Vision for OpenStack
Self-service
Zun are self-service. It provides users with the ability to deploy containerized applications on demand without having to wait for human action. Zun containers are isolated between tenants. Containers controlled by one tenant are not accessible by other tenants. Quotas are used to limit the number of containers or compute resources (i.e. CPU, RAM) within a tenant.
Application Control
Zun allows application control of containers by offering RESTful API, CLI, and Python API binding. In addition, there are third-party tools like Gophercloud that provide API binding for other programming languages. The access of Zun's API is secured by Keystone so applications that are authenticatable with Keystone can access Zun's API securely.
Interoperability
Zun containers (and other API resources) are designed to be deployable and portable across a variety of public and private OpenStack clouds. Zun's API hides differences between container engines and exposes standard container abstraction.
Bidirectional Compatibility
Zun implements API microversion. API consumers can query the min/max API version that an OpenStack cloud supports, as well as pinning a specific API version to guarantee consistent API behavior across different versions of OpenStack.
Cross-Project Dependencies
Zun depends on Keystone for authentication, Neutron for container networks, Cinder for container volumes. Zun aims to integrate with Placement for tracking compute resources and retrieving allocation candidates. Therefore, Placement is expected to be another dependency of Zun in the near future.
Partitioning
It is totally fine to deploy Zun in multiple OpenStack regions, and each region could have a Zun endpoint in Keystone service catalog. Zun also supports the concept of 'availability zones' - groupings within a region that share no common points of failure.
Basic Physical Data Center Management
Zun interfaces with external systems like Docker engine, which consumes compute resources in data center and offers compute capacity to end-users in the form of containers. Zun APIs provide a consistent interface to various container technologies, which can be implemented by different Open Source projects.
Hardware Virtualisation
Similar to Nova, Zun also aims to virtualize hardware resources (essentially physical servers) and provide them to users via a vendor-independent API. The difference is that Zun delivers compute resources in the form of containers instead of VMs. Operators have a choice of container runtimes which could be a hypervisor-based runtime (i.e. Kata Container) or a traditional runtime (i.e. runc). The choice of container runtime is a trade-off between tenant isolation and performance.
Plays Well With Others
Zun plays well with Container Orchestration Engines like Kubernetes. In particular, there is an OpenStack provider for Virtual Kubelet, which mimics Kubelet to register itself as a node in a Kubernetes cluster. The OpenStack provider leverages Zun to launch container workloads that Kubernetes schedules to the virtual node.
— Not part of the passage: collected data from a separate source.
--- src/sv/dism_pkg.sv ---
`timescale 1ns / 1ps

package dism_pkg;

	// Request sector field and how many of its bits take part in the lookup
	localparam int SECTOR_NUMBER_BITS = 16;
	localparam int SecWidth = 16;

	// Register and result widths
	localparam int CfgWidth   = 32;
	localparam int SizeWidth  = 16;
	localparam int OffWidth   = 26;
	localparam int XferWidth  = 10;
	localparam int TotalWidth = 29;
	localparam int AddrWidth  = 2;
	// Wide enough to hold any header byte count without wrap
	localparam int ByteWidth  = 36;

	localparam int HdrBytes   = 16;
	localparam int BootBytes  = 3 * 128;

	// Well-known data sizes used when the header geometry does not fit the file
	localparam logic [CfgWidth-1:0] SizeEnhanced = CfgWidth'(128 * 1040);
	localparam logic [CfgWidth-1:0] SizeSingle   = CfgWidth'(128 * 720);
	localparam logic [CfgWidth-1:0] SizeDouble   = CfgWidth'(256 * 720 - 3 * 128);
	localparam logic [CfgWidth-1:0] SizeDblFull  = CfgWidth'(256 * 720);

	typedef enum logic [AddrWidth-1:0] {
		REG_PARAGRAPHS,
		REG_SECTOR_SIZE,
		REG_FILE_SIZE,
		REG_PROTECT
	} reg_idx_t;

	typedef enum logic [1:0] {
		ST_OK,
		ST_RANGE,
		ST_PROT,
		ST_BAD
	} status_t;

	// Sector pitch in the file
	typedef enum logic [1:0] {
		PITCH_128,
		PITCH_256,
		PITCH_512
	} pitch_t;

	// Disk geometry derived from the header registers
	typedef struct packed {
		logic                  bad;
		logic                  protect;
		logic                  size512;
		logic [XferWidth-1:0]  xfer;
		pitch_t                pitch;
		logic                  broken;
		logic [TotalWidth-1:0] total;
	} geo_t;

endpackage

--- src/sv/dism_cfg.sv ---
`timescale 1ns / 1ps

module dism_cfg (
	input  logic                          clk,
	input  logic                          arst_n,
	input  logic                          we,
	input  logic [dism_pkg::AddrWidth-1:0] addr,
	input  logic [dism_pkg::CfgWidth-1:0]  wdata,
	output dism_pkg::geo_t                geo_q
);
	import dism_pkg::*;

	logic [CfgWidth-1:0]  paragraphs_q;
	logic [SizeWidth-1:0] sector_size_q;
	logic [CfgWidth-1:0]  file_size_q;
	logic                 protect_q;

	logic                  ssz128, ssz256, ssz512;
	logic [CfgWidth-1:0]   data;
	logic [CfgWidth-1:0]   tail_units;
	logic [ByteWidth-1:0]  data_w;
	logic [ByteWidth-1:0]  ns_bytes;
	logic [ByteWidth-1:0]  expected;
	logic [TotalWidth-1:0] cnt;
	pitch_t                pitch;
	logic                  broken;
	geo_t                  geo_d;

	// Register file
	always_ff @(posedge clk or negedge arst_n) begin
		if (!arst_n) begin
			paragraphs_q  <= '0;
			sector_size_q <= SizeWidth'(128);
			file_size_q   <= '0;
			protect_q     <= 1'b0;
		end else if (we) begin
			case (reg_idx_t'(addr))
				REG_PARAGRAPHS:  paragraphs_q  <= wdata;
				REG_SECTOR_SIZE: sector_size_q <= wdata[SizeWidth-1:0];
				REG_FILE_SIZE:   file_size_q   <= wdata;
				REG_PROTECT:     protect_q     <= wdata[0];
				default:         protect_q     <= protect_q;
			endcase
		end
	end

	assign ssz128     = (sector_size_q == SizeWidth'(128));
	assign ssz256     = (sector_size_q == SizeWidth'(256));
	assign ssz512     = (sector_size_q == SizeWidth'(512));
	assign data       = file_size_q - CfgWidth'(HdrBytes);
	assign data_w     = ByteWidth'(data);
	assign tail_units = paragraphs_q - CfgWidth'(3 * 8);
	assign ns_bytes   = {paragraphs_q[CfgWidth-1:4], 8'b0};

	// Geometry from the header, then the fallbacks keyed on the data size
	always_comb begin
		if (ssz256 && paragraphs_q > CfgWidth'(3 * 8)) begin
			cnt      = TotalWidth'(tail_units[CfgWidth-1:4]) + TotalWidth'(3);
			expected = {tail_units[CfgWidth-1:4], 8'b0} + ByteWidth'(BootBytes);
			pitch    = PITCH_256;
		end else if (ssz512) begin
			cnt      = TotalWidth'(paragraphs_q[CfgWidth-1:5]);
			expected = {paragraphs_q[CfgWidth-1:5], 9'b0};
			pitch    = PITCH_512;
		end else begin
			cnt      = paragraphs_q[CfgWidth-1:3];
			expected = {paragraphs_q[CfgWidth-1:3], 7'b0};
			pitch    = PITCH_128;
		end
		broken = 1'b0;
		if (expected != data_w) begin
			if (data_w == ns_bytes) begin
				cnt    = TotalWidth'(paragraphs_q[CfgWidth-1:4]);
				pitch  = PITCH_256;
				broken = 1'b1;
			end else if (data == SizeEnhanced) begin
				cnt   = TotalWidth'(1040);
				pitch = PITCH_128;
			end else if (data == SizeSingle) begin
				cnt   = TotalWidth'(720);
				pitch = PITCH_128;
			end else if (data == SizeDouble) begin
				cnt   = TotalWidth'(720);
				pitch = PITCH_256;
			end else if (data == SizeDblFull) begin
				cnt    = TotalWidth'(720);
				pitch  = PITCH_256;
				broken = 1'b1;
			end
		end

		geo_d.bad     = (file_size_q < CfgWidth'(HdrBytes)) || (data[6:0] != 7'd0) ||
			(paragraphs_q[2:0] != 3'd0) || !(ssz128 || ssz256 || ssz512);
		geo_d.protect = protect_q;
		geo_d.size512 = ssz512;
		geo_d.xfer    = sector_size_q[XferWidth-1:0];
		geo_d.pitch   = pitch;
		geo_d.broken  = broken;
		geo_d.total   = cnt;
	end

	// Geometry is held in flops, loaded from the header registers after a register write
	always_ff @(posedge clk) begin
		geo_q <= geo_d;
	end

endmodule

--- src/sv/dism_map.sv ---
`timescale 1ns / 1ps

module dism_map (
	input  logic                           kind,
	input  logic [dism_pkg::SecWidth-1:0]  sector_number,
	input  dism_pkg::geo_t                 geo,
	output dism_pkg::status_t              status,
	output logic [dism_pkg::OffWidth-1:0]  byte_offset,
	output logic [dism_pkg::XferWidth-1:0] transfer_size,
	output logic [dism_pkg::TotalWidth-1:0] sector_total
);
	import dism_pkg::*;

	localparam int SecBits = (SECTOR_NUMBER_BITS < SecWidth) ? SECTOR_NUMBER_BITS : SecWidth;
	localparam logic [SecWidth-1:0] SecMask = SecWidth'((64'd1 << SecBits) - 64'd1);

	logic [SecWidth-1:0] sec, sec_m1, sec_m4;
	logic                first3, out_of_range;
	logic [OffWidth-1:0] off;

	// Sector scaled by the pitch
	function automatic logic [OffWidth-1:0] scale(input logic [SecWidth-1:0] v,
		input pitch_t p);
		logic [OffWidth-1:0] r;
		case (p)
			PITCH_128: r = OffWidth'({v, 7'b0});
			PITCH_256: r = OffWidth'({v, 8'b0});
			PITCH_512: r = OffWidth'({v, 9'b0});
			default:   r = '0;
		endcase
		return r;
	endfunction

	assign sec          = sector_number & SecMask;
	assign sec_m1       = sec - SecWidth'(1);
	assign sec_m4       = sec - SecWidth'(4);
	assign first3       = (sec <= SecWidth'(3));
	assign out_of_range = (sec == '0) || (TotalWidth'(sec) > geo.total);

	// Boot sectors are 128 bytes unless the layout is uniform
	always_comb begin
		if (geo.broken || geo.size512) begin
			off = scale(sec_m1, geo.pitch);
		end else if (first3) begin
			off = scale(sec_m1, PITCH_128);
		end else begin
			off = scale(sec_m4, geo.pitch) + OffWidth'(BootBytes);
		end
	end

	always_comb begin
		if (geo.bad) begin
			status        = ST_BAD;
			byte_offset   = '0;
			transfer_size = '0;
			sector_total  = '0;
		end else if (out_of_range) begin
			status        = ST_RANGE;
			byte_offset   = '0;
			transfer_size = '0;
			sector_total  = geo.total;
		end else begin
			status        = (kind && geo.protect) ? ST_PROT : ST_OK;
			byte_offset   = off + OffWidth'(HdrBytes);
			transfer_size = (!geo.size512 && first3) ? XferWidth'(128) : geo.xfer;
			sector_total  = geo.total;
		end
	end

endmodule

--- src/sv/disk_image_sector_mapper_core.sv ---
`timescale 1ns / 1ps

// channel   direction  handshake             word
// cfg       in         cfg_we                cfg_addr, cfg_wdata
// in        in         in_valid / in_ready   kind, sector_number
// out       out        out_valid / out_ready status, byte_offset, transfer_size, sector_total
//
// One request per cycle while in_ready is high; a taken request is held in the
// input register, mapped into the result register and leaves from there.
// Register writes reach the geometry flops through the header registers; in_ready is low
// while cfg_we is high. Reset loads the header registers with their defaults.
// A stalled result holds in the output register; in_ready drops only while cfg_we is
// high or when both stages are full and out_ready is low.

module disk_image_sector_mapper_core (
	input  logic                            clk,
	input  logic                            arst_n,
	input  logic                            cfg_we,
	input  logic [dism_pkg::AddrWidth-1:0]  cfg_addr,
	input  logic [dism_pkg::CfgWidth-1:0]   cfg_wdata,
	input  logic                            in_valid,
	output logic                            in_ready,
	input  logic                            kind,
	input  logic [dism_pkg::SecWidth-1:0]   sector_number,
	output logic                            out_valid,
	input  logic                            out_ready,
	output logic [1:0]                      status,
	output logic [dism_pkg::OffWidth-1:0]   byte_offset,
	output logic [dism_pkg::XferWidth-1:0]  transfer_size,
	output logic [dism_pkg::TotalWidth-1:0] sector_total
);
	import dism_pkg::*;

	geo_t                  geo_q;
	logic                  valid_s1, kind_s1;
	logic [SecWidth-1:0]   sector_s1;
	logic                  out_valid_q;
	logic                  advance, take;
	status_t               status_d;
	logic [OffWidth-1:0]   offset_d;
	logic [XferWidth-1:0]  xfer_d;
	logic [TotalWidth-1:0] total_d;
	logic [1:0]            status_q;
	logic [OffWidth-1:0]   offset_q;
	logic [XferWidth-1:0]  xfer_q;
	logic [TotalWidth-1:0] total_q;

	dism_cfg u_cfg (
		.clk   (clk),
		.arst_n(arst_n),
		.we    (cfg_we),
		.addr  (cfg_addr),
		.wdata (cfg_wdata),
		.geo_q (geo_q)
	);

	dism_map u_map (
		.kind         (kind_s1),
		.sector_number(sector_s1),
		.geo          (geo_q),
		.status       (status_d),
		.byte_offset  (offset_d),
		.transfer_size(xfer_d),
		.sector_total (total_d)
	);

	// Handshake
	assign advance  = valid_s1 && (!out_valid_q || out_ready);
	assign in_ready = !cfg_we && (!valid_s1 || !out_valid_q || out_ready);
	assign take     = in_valid && in_ready;

	// Input register
	always_ff @(posedge clk or negedge arst_n) begin
		if (!arst_n) begin
			valid_s1 <= 1'b0;
		end else if (take) begin
			valid_s1 <= 1'b1;
		end else if (advance) begin
			valid_s1 <= 1'b0;
		end
	end

	always_ff @(posedge clk) begin
		if (take) begin
			kind_s1   <= kind;
			sector_s1 <= sector_number;
		end
	end

	// Result register
	always_ff @(posedge clk or negedge arst_n) begin
		if (!arst_n) begin
			out_valid_q <= 1'b0;
		end else if (advance) begin
			out_valid_q <= 1'b1;
		end else if (out_ready) begin
			out_valid_q <= 1'b0;
		end
	end

	always_ff @(posedge clk) begin
		if (advance) begin
			status_q <= status_d;
			offset_q <= offset_d;
			xfer_q   <= xfer_d;
			total_q  <= total_d;
		end
	end

	assign out_valid     = out_valid_q;
	assign status        = status_q;
	assign byte_offset   = offset_q;
	assign transfer_size = xfer_q;
	assign sector_total  = total_q;

endmodule

--- config.mk ---
export PLATFORM = sky130hd
export DESIGN_NAME = disk_image_sector_mapper_core
export DESIGN_NICKNAME = d
export VERILOG_FILES = /design/src/sv/dism_pkg.sv /design/src/sv/dism_cfg.sv /design/src/sv/dism_map.sv /design/src/sv/disk_image_sector_mapper_core.sv
export SDC_FILE = /design/constraint.sdc
export NUM_CORES = 1
export LEC_CHECK = 0
export BUFFER_PORTS_ARGS = -buffer_cell sky130_fd_sc_hd__buf_2
export CAP_MARGIN = 20
export CORE_ASPECT_RATIO = 1.1
export CORE_MARGIN = 8
export CORE_UTILIZATION = 25
export DETAILED_ROUTE_END_ITERATION = 16
export PLACE_DENSITY = 0.48
export SLEW_MARGIN = 20
export SYNTH_ARGS = -nofsm -noshare
export SYNTH_HDL_FRONTEND = slang
export SYNTH_SLANG_ARGS = --single-unit
--- constraint.sdc ---
create_clock -name clk -period 4.71 [get_ports clk]
set_clock_uncertainty 0.1 [all_clocks]
set_input_delay 0.7065 -clock clk [delete_from_list [all_inputs] [get_ports clk]]
set_output_delay 0.7065 -clock clk [all_outputs]
set_load 0.02 [all_outputs]
## Word level (Yosys, flattened, before mapping)

Cells that the tools add are included.

| operators by class | value |
|---|---|
| $add $sub $neg | 8 |
| order comparisons | 4 |
| equality and inequality tests | 14 |
| multiplexer cells | 36 |
| reductions and logical operators | 34 |

Operator list:

| kind | number |
|---|---|
| $mux 29 | 8 |
| $pmux 25 s3 | 2 |
| $mux 26 | 4 |
| $eq 32x18->1 const B | 3 |
| $sub 32x5->32 const B | 2 |
| $add 36x9->36 const B | 1 |
| $eq 32x36->1 | 1 |
| $mux 36 | 1 |
| $ne 36x32->1 | 1 |
| $eq 32x17->1 const B | 1 |
| $gt 32x5->1 const B | 1 |
| $lt 32x5->1 const B | 1 |
| $add 28x2->29 const B | 1 |
| $gt 16x29->1 | 1 |
| $add 26x5->26 const B | 1 |
| $add 26x9->26 const B | 1 |
| $mux 2 | 10 |
| $eq 16x10->1 const B | 1 |
| $eq 16x8->1 const B | 1 |
| $eq 16x9->1 const B | 1 |
| $le 16x2->1 const B | 1 |
| $logic_not 16->1 | 1 |
| $sub 16x1->16 const B | 1 |
| $sub 16x3->16 const B | 1 |
| 15 further kinds | 49 |

| word-level totals | value |
|---|---|
| register bits after elaboration | 212 |
| output and inout port bits | 69 |
| word-level logic and storage cells | 117 |

## Logic depth before layout (Yosys ltp)

| depth | value |
|---|---|
| depth in word-level cells | 9 |
| depth in mapped cells | 19 |

## By module

Synthesis repeated with hierarchy kept, for this count alone.

| second synthesis, totals | value |
|---|---|
| cell total of the unflattened synthesis | 1,617 |
| area, all modules | 14,591.5 µm² |

By module, submodules not included:

| module | times used | cells an instance | area an instance (µm²) |
|---|---|---|---|
| dism_cfg | 1 | 1,036 | 8,994.9 |
| dism_map | 1 | 487 | 2,976.6 |
| disk_image_sector_mapper_core | 1 | 94 | 2,620.0 |

## Worst setup path before layout

Ideal clock, no wire load.

| timing | value |
|---|---|
| kind | reg-to-reg |
| start | register u_cfg.paragraphs_q[4] |
| end | register, netlist name u_cfg.geo_q[13] |
| library setup time | 119 ps |
| data arrival time | 4,036 ps |
| data required time | 4,491 ps |
| slack | 454 ps |
| cell stages (with the launch flop) | 17 |
| path through | dfrtp_1 -> ha_1 -> clkbuf_1 -> or4bb_1 -> a21oi_1 -> o221ai_1 -> nor4_2 -> a21boi_0 -> o31ai_1 -> xnor2_1 -> nor3_1 -> or3_1 -> and4_1 -> buf_4 -> a21oi_4 -> buf_2 -> o21ai_1 |

| on the way | value |
|---|---|
| longest elaborated chain between the ends | 9 |

RTL lines:

| item | RTL line | text |
|---|---|---|
| from (decl) | dism_cfg.sv:13 | `logic [CfgWidth-1:0] paragraphs_q;` |
| from (signal assigned) | dism_cfg.sv:38 | `REG_PARAGRAPHS: paragraphs_q <= wdata;` |
| $sub 32x5->32 or $gt 32x5->1 (tied branches) | dism_cfg.sv:52, dism_cfg.sv:57 |  |
| $add 28x2->29 or $logic_and 1x1->1 (tied branches) | dism_cfg.sv:58, dism_cfg.sv:57 |  |
| $mux 29 | dism_cfg.sv:57 | `if (ssz256 && paragraphs_q > CfgWidth'(3 * 8)) begin` |
| $mux 29 | dism_cfg.sv:85 | `end else if (data == SizeDblFull) begin` |
| $mux 29 | dism_cfg.sv:82 | `end else if (data == SizeDouble) begin` |
| $mux 29 | dism_cfg.sv:79 | `end else if (data == SizeSingle) begin` |
| $mux 29 | dism_cfg.sv:76 | `end else if (data == SizeEnhanced) begin` |
| $mux 29 | dism_cfg.sv:72 | `if (data_w == ns_bytes) begin` |
| $mux 29 * | dism_cfg.sv:71 | `if (expected != data_w) begin` |
| via u_cfg.cnt[13] | dism_cfg.sv:24 | `logic [TotalWidth-1:0] cnt;` |

Mark *: on every way through the listed nets, which the timed path passes. The rest lies on a longest branch.
A chain may end at the register's enable or synchronous reset.

## Worst setup path in the final report

| timing | value |
|---|---|
| start | register u_cfg.paragraphs_q[3] |
| end | register, netlist name u_cfg.geo_q[26] |

| on the way | value |
|---|---|
| longest elaborated chain between the ends | 9 |

RTL lines:

| item | RTL line |
|---|---|
| $sub 32x5->32 or $gt 32x5->1 (tied branches) | dism_cfg.sv:52, dism_cfg.sv:57 |
| $add 28x2->29 or $logic_and 1x1->1 (tied branches) | dism_cfg.sv:58, dism_cfg.sv:57 |
| $mux 29 | dism_cfg.sv:57 |
| $mux 29 | dism_cfg.sv:85 |
| $mux 29 | dism_cfg.sv:82 |
| $mux 29 | dism_cfg.sv:79 |
| $mux 29 | dism_cfg.sv:76 |
| $mux 29 | dism_cfg.sv:72 |
| $mux 29 * | dism_cfg.sv:71 |
| via u_cfg.cnt[26] | dism_cfg.sv:24 |

Marks and branches as above.

==> out/metrics.cfg <==
[yosys]
yosysTopAreaCellShare_pct = 16.6
yosys.area_share.simple_pct = 22.6
synth_compound_area_share_pct = 16.1
synth_warnings = 0
synth_top_cell_by_area = edfxtp_1
ys_seq_area_share_pct = 37.7
synth_area_per_cell_sq_um = 8.95
synth_top_family_by_area = simple AND/OR/NAND/NOR gates
synth_cells = 1577
syn_area_sq_um = 14100
synth_flop_cell = dfrtp_1
yosysMostFrequentCell = nor2_1
synth_seq_cells = 206
synthAdderAreaFrac_pct = 2.13
synth_cell_types = 93
synth-edff-count = 78
synth_area_leaders = edfxtp_1 17%, dfrtp_1 15%, mux2_2 6.5%
synthTopCellsByCount = 155 x nor2_1, 130 x nand2_1, 93 x o21ai_0
synth-async-reset-ratio_pct = 40.3
synthMuxAreaShare_pct = 7.60
synth_xor_area_share_pct = 9.34

[layout]
fin_nets = 1800
drive_gt1_share_pct = 22.9
area_delta_synth_final_pct = 19.6
seq_area_sq_um = 5320
multiInputGateArea_sq_um = 8230
fill_cells = 5846

[global_routing]
grt_pass1_vias = 12639
gr-total-overflow = 0
antenna_found_initial = 4
grt_pass1_wl_um = 73700
grt_start_max_net_pins = 62
grt_usage_pct = 14.2

[timing]
setup_tns_ns = 0
setup_viol = 0
tightest_slew_ns = 1.04
fin_crit_ns = 4.45
slew_headroom_pct = 30.7
rsz0062_at_grt = false
drv_slew = 0
fmax_mhz = 225
hold_violations = 0
holdWs_ns = 0.0846
setup_ws_ns = 0.263
finalCritPeriodShare_pct = 94.4

[placed_design]
gp_congestion = 0.891
dp_worst_setup_slack_ns = 0.234
portBuffers = 118
dp_hpwl_um = 37000

[power_and_ir_drop]
vdd_drop_max_mv = 0.240
p_sw_mw = 2.07
p_seq_share_pct = 39.0
power.density_nw_per_um2 = 359
comb_power_share_pct = 29.9
leakagePower_nw = 6.27
power.internal_mw = 3.98
pwr-share-clk_pct = 31.2
power.share.switching_pct = 34.2

[detailed_routing]
firstDrtPassIters = 5
drt_iter0_drc = 902
ant_nets = 0
wl_per_cell_um = 18.9
routed_wl_um = 47000
drc = 0
vias = 12452
vias_per_cell = 5.01

[clock_tree]
cts_sinks = 206
holdBufCountCts = 0
cts_tree = done
htree_levels = 1
cts_root_buf = clkbuf_16
clk_path_buf_depth = 3
cts_buffers = 25
clk_latency_ns = 0.55
clkSlewWorstSetupHoldPaths_ns = 0.06

[setup_path]
required_ns = 5.06
crit_arrival_ns = 4.79
path_max_fanout = 5
path_class = register to register
cp-end-kind = register
startpoint_type = register

[floorplan]
die_w_um = 243
initial_core_util_pct = 25.3
rows = 91
die_area_sq_um = 64300
core-area_sq_um = 55900
die_h_um = 265
pin_count = 125

[outcome]
status = finished, final reports clean

[job]
maxCapViolations = 0

[hold_path]
worstHoldPathType = input port to asynchronous set/reset pin

-- cell families after synthesis --
group / after synthesis
other: 1
XOR/XNOR: 149
flip-flops: 206
multiplexers: 97
adder cells (fa/ha/maj): 24
AO/OA/AOI/OAI: 347
AND/OR/NAND/NOR: 600
buffers and inverters: 153
-- metal layers --
layer | vias to the layer above | track usage [%] | part of all wire, %
met2 | 318 | 24.9 | 49
met4 | 4 | 5.36 | 3.4
met3 | 85 | 2.10 | 4.8
met1 | 5999 | 17.4 | 42
met5 | - | 0 | 0.057
li1 | 6046 | - | -
-- layout make-up --
class,count,share of cell area [%]
clock inverter,11,0.489
antenna,1,0.0148
timing repair buffer,226,8.46
inverter,38,0.845
sequential,206,31.5
clock buffer,35,4.41
multi-input combinational,1223,48.7
tap,744,5.51
-- through the flow --
stage,cells,util (%),power [mW],instance area [sq um]
final,2484,30.2,6.05,16900
after detailed placement,2434,28.6,4.19,16000
after global routing,2483,30.2,6.43,16900
after CTS,2480,30.1,6.13,16800
after floorplan,1582,-,3.55,14100
after global placement,2434,28.6,4.17,16000
-- power by group through the flow --
stage,Combinational [mW],Sequential [mW],Clock [mW]
floorplan,1.27,2.28,0
global placement,1.78,2.39,0
detailed placement,1.79,2.40,0
CTS,1.80,2.36,1.97
global route,1.99,2.40,2.04
finish,1.81,2.36,1.89
-- cells in the final DEF (no fill, tap or decap), types with 18 or more instances in the layout --
cell type,Yosys,layout
ha_1,24,24
inv_1,38,38
xnor2_1,85,84
buf_4,9,107
nor2b_1,23,23
nand2_1,130,130
dfxtp_1,45,45
nand4_1,21,21
mux2_2,81,81
o221ai_1,19,18
nor4_1,34,34
dfrtp_1,82,80
edfxtp_1,78,78
nand2b_1,18,18
nand3_1,34,34
buf_2,10,117
xor2_1,63,63
nor3_1,56,55
a21oi_1,80,80
o21ai_0,93,93
clkbuf_16,0,26
nor2_1,155,153
-- critical path, stage by stage (launching register included) --
cell	delay, ns
dfrtp_1	0.42
ha_1	0.29
or4bb_1	0.53
a21oi_1	0.30
o221ai_2	0.20
buf_4	0.18
or2_2	0.33
a211o_1	0.29
a22oi_2	0.18
or3b_1	0.36
o311a_1	0.16
nor4_4	0.33
a32oi_2	0.26
buf_4	0.22
a211oi_1	0.17
-- flip-flops by register name, summed over array words and instances, names as in the netlist --
register	cells
kind_s1	1
byte_offset	20
valid_s1	1
status	2
u_cfg.geo_q	45
u_cfg.file_size_q	32
transfer_size	10
sector_total	29
u_cfg.sector_size_q	16
u_cfg.protect_q	1
sector_s1	16
u_cfg.paragraphs_q	32
out_valid	1
-- path summary, 6_finish.rpt --
| path | start | to | slack, ns | cells past startpoint |
|---|---|---|---|---|
| setup reg to reg | u_cfg.paragraphs_q[3] | u_cfg.geo_q[26] | 0.26 | 14 |
| hold reg to reg | u_cfg.sector_size_q[5] | u_cfg.geo_q[37] | 0.29 | 0 |
| setup / recovery | u_cfg.paragraphs_q[3] | u_cfg.geo_q[26] | 0.26 | 14 |
| hold / removal | arst_n | u_cfg.file_size_q[28] | 0.08 | 1 |
| min in group clk | sector_number[0] | sector_s1[0] | 0.23 | 1 |
| max in group asynchronous | arst_n | u_cfg.paragraphs_q[5] | 3.49 | 2 |
-- timing repair --
| item | in CTS | in global routing |
|---|---|---|
| buffers inserted | 0 | 3 |
| resized for setup | 0 | 9 |
| setup endpoints to repair | 0 | 24 |
Power figures use the tool's default switching activity.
Infinite, Continuous Scaling
Zun facilitates infinite and continuous scaling of applications. It allows users to scale up their applications by spinning up containers on demand (without pre-creating a container host or cluster). Containers allow sharing of physical resources in data center at a more fine-grained level than a VM thus resulting in a better utilization of resources.
Built-in Reliability and Durability
Unlike VMs, containers are usually transient and allowed to be deleted and re-created in response to failure. In this context, Zun aims to provide primitives for deployers to deploy a highly available applications. For example, it allows deployers to deploy their applications across different availability zones. It supports health check of containers so that orchestrators can quickly detect failure and perform recover actions.
Customizable Integration
Zun is integrated with Heat, which allows users to 'wire' containers with resources provided by other services (i.e. networks, volumes, security groups, floating IPs, load balancers, or even VMs). In addition, the Kubernetes integration feature provides another option to 'wire' containers to customize the topology of application deployments.
Graphical User Interface
Zun has a Horizon plugin, which allows users to consume Zun services through a graphical user interface provided by Horizon.